### Activity:
Reproduce, exactly, the lines of the material below from the line containing "global_routing,grt_pass1_wl,20240,microns" through the line containing "finish,register_area,0.002083,sq mm", with both end lines included and nothing else.

### Task material:
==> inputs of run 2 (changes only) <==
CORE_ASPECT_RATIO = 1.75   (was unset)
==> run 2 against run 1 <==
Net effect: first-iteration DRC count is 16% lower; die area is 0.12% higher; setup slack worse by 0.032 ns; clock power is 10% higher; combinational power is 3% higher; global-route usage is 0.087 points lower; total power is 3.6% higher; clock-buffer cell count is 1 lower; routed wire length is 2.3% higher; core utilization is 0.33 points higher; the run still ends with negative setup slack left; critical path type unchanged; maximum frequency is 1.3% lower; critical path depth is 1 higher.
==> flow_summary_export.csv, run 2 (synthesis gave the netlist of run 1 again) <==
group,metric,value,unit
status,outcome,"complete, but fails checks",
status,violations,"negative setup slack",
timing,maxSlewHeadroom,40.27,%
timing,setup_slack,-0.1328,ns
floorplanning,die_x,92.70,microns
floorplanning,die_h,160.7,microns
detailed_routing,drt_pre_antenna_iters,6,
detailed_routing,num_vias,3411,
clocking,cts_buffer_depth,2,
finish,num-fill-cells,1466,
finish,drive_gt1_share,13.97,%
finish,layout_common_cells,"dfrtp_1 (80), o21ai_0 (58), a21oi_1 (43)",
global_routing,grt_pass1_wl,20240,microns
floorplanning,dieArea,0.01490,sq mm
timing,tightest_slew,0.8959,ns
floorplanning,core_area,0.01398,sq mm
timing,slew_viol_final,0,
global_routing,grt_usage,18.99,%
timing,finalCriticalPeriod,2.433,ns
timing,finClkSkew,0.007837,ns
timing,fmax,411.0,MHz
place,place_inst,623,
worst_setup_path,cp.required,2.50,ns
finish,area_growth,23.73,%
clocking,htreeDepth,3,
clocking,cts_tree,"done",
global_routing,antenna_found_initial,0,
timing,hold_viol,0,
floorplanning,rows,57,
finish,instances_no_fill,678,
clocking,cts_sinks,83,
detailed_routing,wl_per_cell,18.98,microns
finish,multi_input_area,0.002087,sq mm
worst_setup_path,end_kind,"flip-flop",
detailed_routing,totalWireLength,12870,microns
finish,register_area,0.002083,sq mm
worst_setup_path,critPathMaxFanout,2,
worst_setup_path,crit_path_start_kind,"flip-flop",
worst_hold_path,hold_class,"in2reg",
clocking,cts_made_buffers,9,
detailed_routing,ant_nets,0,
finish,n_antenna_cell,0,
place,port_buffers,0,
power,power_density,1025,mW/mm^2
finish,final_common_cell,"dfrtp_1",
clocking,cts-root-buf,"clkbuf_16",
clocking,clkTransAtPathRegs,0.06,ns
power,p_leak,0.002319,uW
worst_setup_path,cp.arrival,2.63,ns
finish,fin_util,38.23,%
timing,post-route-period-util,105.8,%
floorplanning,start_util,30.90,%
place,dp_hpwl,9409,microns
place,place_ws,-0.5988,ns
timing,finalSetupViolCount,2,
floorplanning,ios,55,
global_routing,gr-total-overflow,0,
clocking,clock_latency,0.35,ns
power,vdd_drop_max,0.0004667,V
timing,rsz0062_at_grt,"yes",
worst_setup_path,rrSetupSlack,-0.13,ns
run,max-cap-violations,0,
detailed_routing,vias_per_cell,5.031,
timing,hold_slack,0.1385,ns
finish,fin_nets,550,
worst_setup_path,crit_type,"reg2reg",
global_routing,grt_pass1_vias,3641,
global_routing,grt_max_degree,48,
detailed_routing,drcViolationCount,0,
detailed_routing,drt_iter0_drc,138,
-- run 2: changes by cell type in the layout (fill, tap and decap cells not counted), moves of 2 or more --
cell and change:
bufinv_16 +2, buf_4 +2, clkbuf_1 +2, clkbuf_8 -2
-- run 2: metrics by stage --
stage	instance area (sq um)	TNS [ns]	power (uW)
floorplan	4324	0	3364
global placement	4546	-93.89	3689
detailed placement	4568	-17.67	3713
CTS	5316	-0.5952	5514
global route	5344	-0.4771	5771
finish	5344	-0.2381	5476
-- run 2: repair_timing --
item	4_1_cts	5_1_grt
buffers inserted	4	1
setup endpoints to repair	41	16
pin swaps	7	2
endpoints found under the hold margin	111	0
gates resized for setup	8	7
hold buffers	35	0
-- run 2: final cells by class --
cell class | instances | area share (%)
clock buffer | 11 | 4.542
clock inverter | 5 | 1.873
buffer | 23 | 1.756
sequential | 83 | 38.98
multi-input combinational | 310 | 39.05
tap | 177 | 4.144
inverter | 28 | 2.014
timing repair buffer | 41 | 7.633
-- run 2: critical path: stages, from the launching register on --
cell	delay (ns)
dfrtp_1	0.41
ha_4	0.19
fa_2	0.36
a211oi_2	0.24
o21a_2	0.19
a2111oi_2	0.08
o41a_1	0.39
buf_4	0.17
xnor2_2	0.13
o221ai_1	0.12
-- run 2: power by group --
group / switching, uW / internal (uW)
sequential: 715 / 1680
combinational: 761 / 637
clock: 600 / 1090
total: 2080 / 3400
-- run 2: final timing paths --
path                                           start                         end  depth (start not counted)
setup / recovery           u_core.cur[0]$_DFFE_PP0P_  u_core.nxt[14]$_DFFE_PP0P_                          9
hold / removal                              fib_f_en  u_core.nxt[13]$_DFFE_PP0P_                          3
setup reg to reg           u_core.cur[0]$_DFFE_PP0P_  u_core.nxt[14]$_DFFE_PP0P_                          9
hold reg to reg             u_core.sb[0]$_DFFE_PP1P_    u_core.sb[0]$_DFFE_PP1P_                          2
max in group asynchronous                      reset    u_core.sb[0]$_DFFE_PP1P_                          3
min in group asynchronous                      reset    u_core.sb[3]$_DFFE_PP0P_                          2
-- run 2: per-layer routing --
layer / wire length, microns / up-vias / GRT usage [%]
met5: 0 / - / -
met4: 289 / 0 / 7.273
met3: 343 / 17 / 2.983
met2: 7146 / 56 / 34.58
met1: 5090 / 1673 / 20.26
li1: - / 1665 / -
===== src/rtl/hough_peak_tracker.sv =====
// Running-maximum tracker: keeps the first cell in scan order holding the
// strictly largest vote count seen since the last init.
module hough_peak_tracker
   import hough_pkg::*;
(
   input  logic              clk,
   input  logic              rst_n,
   input  logic              init,
   input  logic              valid,
   input  logic [VOTE_W-1:0] votes,
   input  logic [X_W-1:0]    col,
   input  logic [Y_W-1:0]    row,
   output logic [VOTE_W-1:0] best_votes,
   output logic [X_W-1:0]    best_col,
   output logic [Y_W-1:0]    best_row
);

   always_ff @(posedge clk or negedge rst_n) begin
      if (!rst_n) begin
         best_votes <= '0;
         best_col   <= '0;
         best_row   <= '0;
      end else if (init) begin
         best_votes <= '0;
         best_col   <= '0;
         best_row   <= '0;
      end else if (valid && (votes > best_votes)) begin
         // strict compare: ties keep the earlier cell
         best_votes <= votes;
         best_col   <= col;
         best_row   <= row;
      end
   end

endmodule


===== src/rtl/hough_peak_scanner.sv =====
// Scans a Hough accumulator BRAM in row-major order, reports the peak cell and
// optionally zeroes every cell one cycle behind the read stream.
module hough_peak_scanner #(
   parameter int ROW_LENGTH = hough_pkg::ROW_LENGTH,
   parameter int COL_LENGTH = hough_pkg::COL_LENGTH,
   parameter int COL_BIAS   = hough_pkg::COL_BIAS,
   parameter int ROW_BIAS   = hough_pkg::ROW_BIAS
) (
   input  logic                         clk,
   input  logic                         rst_n,
   input  logic                         start,
   input  logic                         clear_en,
   output logic [hough_pkg::ADDR_W-1:0] rd_addr,
   input  logic [hough_pkg::VOTE_W-1:0] rd_data,
   output logic [hough_pkg::ADDR_W-1:0] wr_addr,
   output logic [hough_pkg::VOTE_W-1:0] wr_data,
   output logic                         wr_en,
   output logic                         busy,
   output logic                         done,
   output logic [hough_pkg::X_W-1:0]    peak_x,
   output logic [hough_pkg::Y_W-1:0]    peak_y,
   output logic [hough_pkg::VOTE_W-1:0] peak_votes,
   output logic                         peak_valid
);

   import hough_pkg::*;

   localparam logic [ADDR_W-1:0] LAST_ADDR = ADDR_W'(ROW_LENGTH * COL_LENGTH - 1);
   localparam logic [X_W-1:0]    COL_LAST  = X_W'(ROW_LENGTH - 1);

   state_t              state;
   logic                clear_mode;
   logic [X_W-1:0]      col;
   logic [Y_W-1:0]      row;
   logic [X_W-1:0]      cons_col;
   logic [Y_W-1:0]      cons_row;
   logic                cons_valid;
   logic                cons_last;
   logic                last_absorbed;
   logic                accept;
   logic [VOTE_W-1:0]   best_votes;
   logic [X_W-1:0]      best_col;
   logic [Y_W-1:0]      best_row;

   assign accept  = (state == ST_IDLE) && start;
   assign wr_data = '0;

   hough_peak_tracker u_tracker (
      .clk        (clk),
      .rst_n      (rst_n),
      .init       (accept),
      .valid      (cons_valid),
      .votes      (rd_data),
      .col        (cons_col),
      .row        (cons_row),
      .best_votes (best_votes),
      .best_col   (best_col),
      .best_row   (best_row)
   );

   always_ff @(posedge clk or negedge rst_n) begin
      if (!rst_n) begin
         state         <= ST_IDLE;
         clear_mode    <= 1'b0;
         col           <= '0;
         row           <= '0;
         cons_col      <= '0;
         cons_row      <= '0;
         cons_valid    <= 1'b0;
         cons_last     <= 1'b0;
         last_absorbed <= 1'b0;
         rd_addr       <= '0;
         wr_addr       <= '0;
         wr_en         <= 1'b0;
         busy          <= 1'b0;
         done          <= 1'b0;
         peak_x        <= '0;
         peak_y        <= '0;
         peak_votes    <= '0;
         peak_valid    <= 1'b0;
      end else begin
         cons_valid    <= 1'b0;
         cons_last     <= 1'b0;
         wr_en         <= 1'b0;
         done          <= 1'b0;
         // one cycle after the final word is consumed the tracker holds the answer
         last_absorbed <= cons_last;
         case (state)
            ST_IDLE: begin
               if (start) begin
                  state      <= ST_SCAN;
                  busy       <= 1'b1;
                  clear_mode <= clear_en;
                  rd_addr    <= '0;
                  col        <= '0;
                  row        <= '0;
               end
            end
            ST_SCAN: begin
               cons_valid <= 1'b1;
               cons_col   <= col;
               cons_row   <= row;
               wr_en      <= clear_mode;
               if (clear_mode) wr_addr <= rd_addr;
               if (rd_addr == LAST_ADDR) begin
                  cons_last <= 1'b1;
                  state     <= ST_DRAIN;
               end else begin
                  rd_addr <= rd_addr + ADDR_W'(1);
                  if (col == COL_LAST) begin
                     col <= '0;
                     row <= row + Y_W'(1);
                  end else begin
                     col <= col + X_W'(1);
                  end
               end
            end
            ST_DRAIN: begin
               if (last_absorbed) begin
                  state      <= ST_DONE;
                  done       <= 1'b1;
                  peak_x     <= best_col + X_W'(COL_BIAS);
                  peak_y     <= best_row + Y_W'(ROW_BIAS);
                  peak_votes <= best_votes;
                  peak_valid <= (best_votes != '0);
               end
            end
            ST_DONE: begin
               state <= ST_IDLE;
               busy  <= 1'b0;
            end
            default: state <= ST_IDLE;
         endcase
      end
   end

endmodule
$ cat src/rtl/uart_rx_pkg.sv
// ---------------------------------------------------------------------------
// uart_rx_pkg
// Shared types and constants for the UART receive controller.
//   rx_state_t  : configuration FSM states (RUN, WAIT_IDLE, APPLY, SETTLE)
//   rx_cfg_t    : runtime core configuration {prescale, par_en, par_typ}.
//                 The same struct holds both the pending (shadow) copy and
//                 the applied copy.
//   CFG_DEFAULT : default configuration (prescale 8, parity on, even)
// ---------------------------------------------------------------------------
package uart_rx_pkg;

  // Width of the prescale field carried in rx_cfg_t. The controller's
  // PRESCALE_W parameter defaults to this value and is expected to match it.
  localparam int CFG_PRESCALE_W = 6;

  // Prescale values the receive core supports. Other values are still
  // applied unchanged; the core's behaviour with them is undefined.
  localparam logic [CFG_PRESCALE_W-1:0] PRESCALE_X8  = CFG_PRESCALE_W'(8);
  localparam logic [CFG_PRESCALE_W-1:0] PRESCALE_X16 = CFG_PRESCALE_W'(16);
  localparam logic [CFG_PRESCALE_W-1:0] PRESCALE_X32 = CFG_PRESCALE_W'(32);

  typedef enum logic [1:0] {
    ST_RUN       = 2'd0,
    ST_WAIT_IDLE = 2'd1,
    ST_APPLY     = 2'd2,
    ST_SETTLE    = 2'd3
  } rx_state_t;

  typedef struct packed {
    logic [CFG_PRESCALE_W-1:0] prescale;
    logic                      par_en;
    logic                      par_typ;   // 0 = even, 1 = odd
  } rx_cfg_t;

  localparam rx_cfg_t CFG_DEFAULT = '{
    prescale: PRESCALE_X8,
    par_en:   1'b1,
    par_typ:  1'b0
  };

endpackage : uart_rx_pkg
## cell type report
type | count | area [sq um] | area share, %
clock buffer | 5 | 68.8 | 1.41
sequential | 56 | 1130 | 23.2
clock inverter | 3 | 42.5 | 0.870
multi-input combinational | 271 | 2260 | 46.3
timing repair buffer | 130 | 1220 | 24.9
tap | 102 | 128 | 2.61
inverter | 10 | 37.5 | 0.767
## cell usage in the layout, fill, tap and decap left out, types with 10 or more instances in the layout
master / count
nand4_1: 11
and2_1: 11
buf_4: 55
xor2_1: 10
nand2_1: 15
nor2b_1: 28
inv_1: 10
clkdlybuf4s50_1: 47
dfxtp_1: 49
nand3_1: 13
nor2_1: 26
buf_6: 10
## config.mk

```make
export PLATFORM = sky130hd
export DESIGN_NAME = hazard_control_unit
export DESIGN_NICKNAME = d
export VERILOG_FILES = /design/src/rtl/core_pkg.sv /design/src/rtl/sat_counter.sv /design/src/rtl/hazard_control_unit.sv
export SDC_FILE = /design/constraint.sdc
export NUM_CORES = 1
export LEC_CHECK = 0
export BUFFER_PORTS_ARGS = -buffer_cell sky130_fd_sc_hd__buf_2
export CORE_UTILIZATION = 45
export DETAILED_ROUTE_END_ITERATION = 10
export PLACE_DENSITY = 0.68
export RECOVER_POWER = 50
export SYNTH_ARGS = -nofsm -noshare
export SYNTH_HDL_FRONTEND = slang
export SYNTH_SLANG_ARGS = --single-unit
export TNS_END_PERCENT = 50
```

## constraint.sdc

```tcl
create_clock -name clk -period 2.69 [get_ports clk]
set_input_delay 0.269 -clock clk [delete_from_list [all_inputs] [get_ports clk]]
set_output_delay 0.269 -clock clk [all_outputs]
set_load 0.01 [all_outputs]
```

## src/rtl/core_pkg.sv

```systemverilog
// Shared definitions for the pipeline sequencer: forward-select codes,
// the zero register index and the shadow-stage record.
package core_pkg;

    localparam logic [1:0] FWD_IDEX  = 2'b00;
    localparam logic [1:0] FWD_EXMEM = 2'b10;
    localparam logic [1:0] FWD_MEMWB = 2'b01;

    localparam logic [4:0] REG_X0 = 5'd0;

    typedef struct packed {
        logic       valid;
        logic [4:0] rd;
        logic       reg_write;
        logic       mem_read;
    } shadow_stage_t;

    // A stage supplies source r only if it really writes a non-zero rd equal
    // to r, and the ID instruction actually reads that source.
    function automatic logic src_match(input shadow_stage_t s,
                                       input logic [4:0]    r,
                                       input logic          use_r);
        return s.valid & s.reg_write & (s.rd == r) & (r != REG_X0) & use_r;
    endfunction

endpackage

```

## src/rtl/sat_counter.sv

```systemverilog
// Saturating up-counter with asynchronous active-high reset.
module sat_counter #(
    parameter int W = 16
) (
    input  logic         clk,
    input  logic         reset,
    input  logic         inc,
    output logic [W-1:0] count
);

    localparam logic [W-1:0] ONE = W'(1);

    // Count up on inc, holding at all-ones instead of wrapping.
    always_ff @(posedge clk or posedge reset) begin
        if (reset) begin
            count <= '0;
        end else if (inc && (count != '1)) begin
            count <= count + ONE;
        end
    end

endmodule

```

## src/rtl/hazard_control_unit.sv

```systemverilog
// Hazard detection, stall/flush control and forward-select generation for
// the 5-stage RV32I pipeline. A shadow copy of rd/write/load info for EX,
// MEM and WB is compared against the ID sources each cycle.
import core_pkg::*;

module hazard_control_unit #(
    parameter bit FORWARDING_EN = 1'b1,
    parameter int CNT_W         = 16
) (
    input  logic             clk,
    input  logic             reset,
    input  logic             id_valid_i,
    input  logic [4:0]       id_rs1_i,
    input  logic [4:0]       id_rs2_i,
    input  logic             id_use_rs1_i,
    input  logic             id_use_rs2_i,
    input  logic [4:0]       id_rd_i,
    input  logic             id_reg_write_i,
    input  logic             id_mem_read_i,
    input  logic             ex_redirect_i,
    output logic             pc_enable_o,
    output logic             if_id_enable_o,
    output logic             if_id_flush_o,
    output logic             id_ex_bubble_o,
    output logic [1:0]       fwd_a_sel_o,
    output logic [1:0]       fwd_b_sel_o,
    output logic [CNT_W-1:0] stall_cycles_o,
    output logic [CNT_W-1:0] flush_count_o
);

    shadow_stage_t ex_q, mem_q, wb_q;
    logic [2:0]    match_a, match_b;   // bit 0 = EX, 1 = MEM, 2 = WB
    logic          hazard_a, hazard_b;
    logic          stall, advance;
    logic [1:0]    sel_a_next, sel_b_next;

    // Per-source matches and the stall decision. With forwarding, only a
    // load in EX or a WB-only producer (register file is not write-through)
    // needs a stall; without it, any in-flight producer does.
    always_comb begin
        match_a[0] = src_match(ex_q,  id_rs1_i, id_use_rs1_i);
        match_a[1] = src_match(mem_q, id_rs1_i, id_use_rs1_i);
        match_a[2] = src_match(wb_q,  id_rs1_i, id_use_rs1_i);
        match_b[0] = src_match(ex_q,  id_rs2_i, id_use_rs2_i);
        match_b[1] = src_match(mem_q, id_rs2_i, id_use_rs2_i);
        match_b[2] = src_match(wb_q,  id_rs2_i, id_use_rs2_i);
        if (FORWARDING_EN) begin
            hazard_a = (match_a[0] & ex_q.mem_read) | (match_a[2] & ~match_a[0] & ~match_a[1]);
            hazard_b = (match_b[0] & ex_q.mem_read) | (match_b[2] & ~match_b[0] & ~match_b[1]);
        end else begin
            hazard_a = |match_a;
            hazard_b = |match_b;
        end
        stall   = id_valid_i & (hazard_a | hazard_b);
        advance = ~stall & ~ex_redirect_i;
    end

    // Pipeline control: a redirect overrides a stall and flushes IF/ID.
    always_comb begin
        pc_enable_o    = ex_redirect_i | ~stall;
        if_id_enable_o = ex_redirect_i | ~stall;
        if_id_flush_o  = ex_redirect_i;
        id_ex_bubble_o = ex_redirect_i | stall;
    end

    // Forward select for the instruction about to enter EX, youngest first.
    always_comb begin
        sel_a_next = FWD_IDEX;
        sel_b_next = FWD_IDEX;
        if (FORWARDING_EN) begin
            if (match_a[0] & ~ex_q.mem_read) sel_a_next = FWD_EXMEM;
            else if (match_a[1])             sel_a_next = FWD_MEMWB;
            if (match_b[0] & ~ex_q.mem_read) sel_b_next = FWD_EXMEM;
            else if (match_b[1])             sel_b_next = FWD_MEMWB;
        end
    end

    // Shadow pipeline: shift every cycle, inserting a bubble into EX when
    // ID is held or squashed.
    always_ff @(posedge clk or posedge reset) begin
        if (reset) begin
            ex_q  <= '0;
            mem_q <= '0;
            wb_q  <= '0;
        end else begin
            wb_q  <= mem_q;
            mem_q <= ex_q;
            ex_q  <= '{valid:     id_valid_i & advance,
                       rd:        id_rd_i,
                       reg_write: id_reg_write_i,
                       mem_read:  id_mem_read_i};
        end
    end

    // Registered forward selects; cleared whenever ID does not advance.
    always_ff @(posedge clk or posedge reset) begin
        if (reset) begin
            fwd_a_sel_o <= FWD_IDEX;
            fwd_b_sel_o <= FWD_IDEX;
        end else begin
            fwd_a_sel_o <= advance ? sel_a_next : FWD_IDEX;
            fwd_b_sel_o <= advance ? sel_b_next : FWD_IDEX;
        end
    end

    sat_counter #(.W(CNT_W)) u_stall_cnt (
        .clk   (clk),
        .reset (reset),
        .inc   (stall & ~ex_redirect_i),
        .count (stall_cycles_o)
    );

    sat_counter #(.W(CNT_W)) u_flush_cnt (
        .clk   (clk),
        .reset (reset),
        .inc   (ex_redirect_i),
        .count (flush_count_o)
    );

endmodule

```

# After elaboration in Yosys (flattened, before gate mapping)
# Cells that the tools add are included.
# op_classes
n_addsub	2
n_eq_ne	8
muxes	6
bitwise	45
n_reduce_logical	4
# op_table
op	n
$and 1x1->1	33
$add 16x1->16 const B	2
$ne 16x16->1 const B	2
$eq 5x5->1	6
$reduce_bool 5->1	2
$mux 2	4
$not 1->1	7
$or 1x1->1	5
$logic_and 1x1->1	2
$mux 1	2
# word_totals
register_bits	58
in_bits	23
output_inout_bits	40
wordCells	79

# Depth between registers and ports, before layout
# Gate-level depths: netlist of run 1.
# depth
word_depth	13
mapped_depth	8
ltp_nobuf	8

# Cells and area by module
# Synthesis of run 1 repeated with hierarchy kept, for this count alone.
# unflattened
cells_unflattened	244
hier_area_um2	2842.7
# by_module_without_submodules
mod	n_inst	cells_each	area_each_um2	seq_area_each_um2
sat_counter	2	71	805.8	400.4
hazard_control_unit	1	102	1231.2	650.6

# Worst setup path before layout of run 1
# No wires, ideal clock.
# synth_path
path_kind	register to register
startpoint	reg wb_q[6] (netlist bit)
endpoint	reg u_stall_cnt.count[1]
setup_time_ns	0.125
arrival_time_ns	2.133
required_time_ns	2.565
path_slack_ns	0.432
stages_incl_launch_ff	8
n_path_buf	0
period_less_slack_ns	2.258
path_cell_list	dfrtp_1 > xor2_1 > or4_4 > nor4_4 > nand3_2 > nor3b_4 > nor3_1 > mux2_2
# synth_between
elab_chain_cells	11
word_cells_on_any_way	18
cone_classes	2 x eq/ne; 15 x bitwise; 1 x reduce/logical
# synth_lines
item	line	source
start: declaration	hazard_control_unit.sv:31	shadow_stage_t ex_q, mem_q, wb_q;
start signal: assignment	hazard_control_unit.sv:86	wb_q <= mem_q;
$eq 5x5->1	core_pkg.sv:23	return s.valid & s.reg_write & (s.rd == r) & (r != REG_X0) & use_r;
$and 1x1->1 (3 in series)	core_pkg.sv:23	
$and 1x1->1 (on tied branches) (2 in series)	hazard_control_unit.sv:48, hazard_control_unit.sv:49	
$or 1x1->1 (on tied branches)	hazard_control_unit.sv:48, hazard_control_unit.sv:49	
$or 1x1->1 *	hazard_control_unit.sv:54	stall = id_valid_i & (hazard_a | hazard_b);
$and 1x1->1 *	hazard_control_unit.sv:54	
$and 1x1->1 *	hazard_control_unit.sv:109	.inc (stall & ~ex_redirect_i),
$logic_and 1x1->1 *	sat_counter.sv:17	end else if (inc && (count != '1)) begin
end signal: assignment	sat_counter.sv:18	count <= count + ONE;
end: declaration	sat_counter.sv:8	output logic [W-1:0] count
# Mark *: on every way between the ends. The rest lies on a longest branch, timed or not.
# A chain may end at the register's enable or synchronous reset.

# Final worst setup path of run 1
# layout_path
startpoint	reg mem_q[6] (netlist bit)
endpoint	out id_ex_bubble_o
# layout_between
elab_chain_cells	10
word_cells_on_any_way	17
cone_classes	2 x eq/ne; 15 x bitwise
# layout_lines
item	line	source
start: declaration	hazard_control_unit.sv:31	
start signal: assignment	hazard_control_unit.sv:87	mem_q <= ex_q;
$eq 5x5->1	core_pkg.sv:23	
$and 1x1->1 (3 in series)	core_pkg.sv:23	
$not 1->1 (on tied branches)	hazard_control_unit.sv:48, hazard_control_unit.sv:49	
$and 1x1->1 (on tied branches)	hazard_control_unit.sv:48, hazard_control_unit.sv:49	
$or 1x1->1 (on tied branches)	hazard_control_unit.sv:48, hazard_control_unit.sv:49	
$or 1x1->1 *	hazard_control_unit.sv:54	
$and 1x1->1 *	hazard_control_unit.sv:54	
$or 1x1->1 *	hazard_control_unit.sv:63	id_ex_bubble_o = ex_redirect_i | stall;
end: declaration	hazard_control_unit.sv:24	output logic id_ex_bubble_o,
# Marks and branches as above.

### Result below:
global_routing,grt_pass1_wl,20240,microns
floorplanning,dieArea,0.01490,sq mm
timing,tightest_slew,0.8959,ns
floorplanning,core_area,0.01398,sq mm
timing,slew_viol_final,0,
global_routing,grt_usage,18.99,%
timing,finalCriticalPeriod,2.433,ns
timing,finClkSkew,0.007837,ns
timing,fmax,411.0,MHz
place,place_inst,623,
worst_setup_path,cp.required,2.50,ns
finish,area_growth,23.73,%
clocking,htreeDepth,3,
clocking,cts_tree,"done",
global_routing,antenna_found_initial,0,
timing,hold_viol,0,
floorplanning,rows,57,
finish,instances_no_fill,678,
clocking,cts_sinks,83,
detailed_routing,wl_per_cell,18.98,microns
finish,multi_input_area,0.002087,sq mm
worst_setup_path,end_kind,"flip-flop",
detailed_routing,totalWireLength,12870,microns
finish,register_area,0.002083,sq mm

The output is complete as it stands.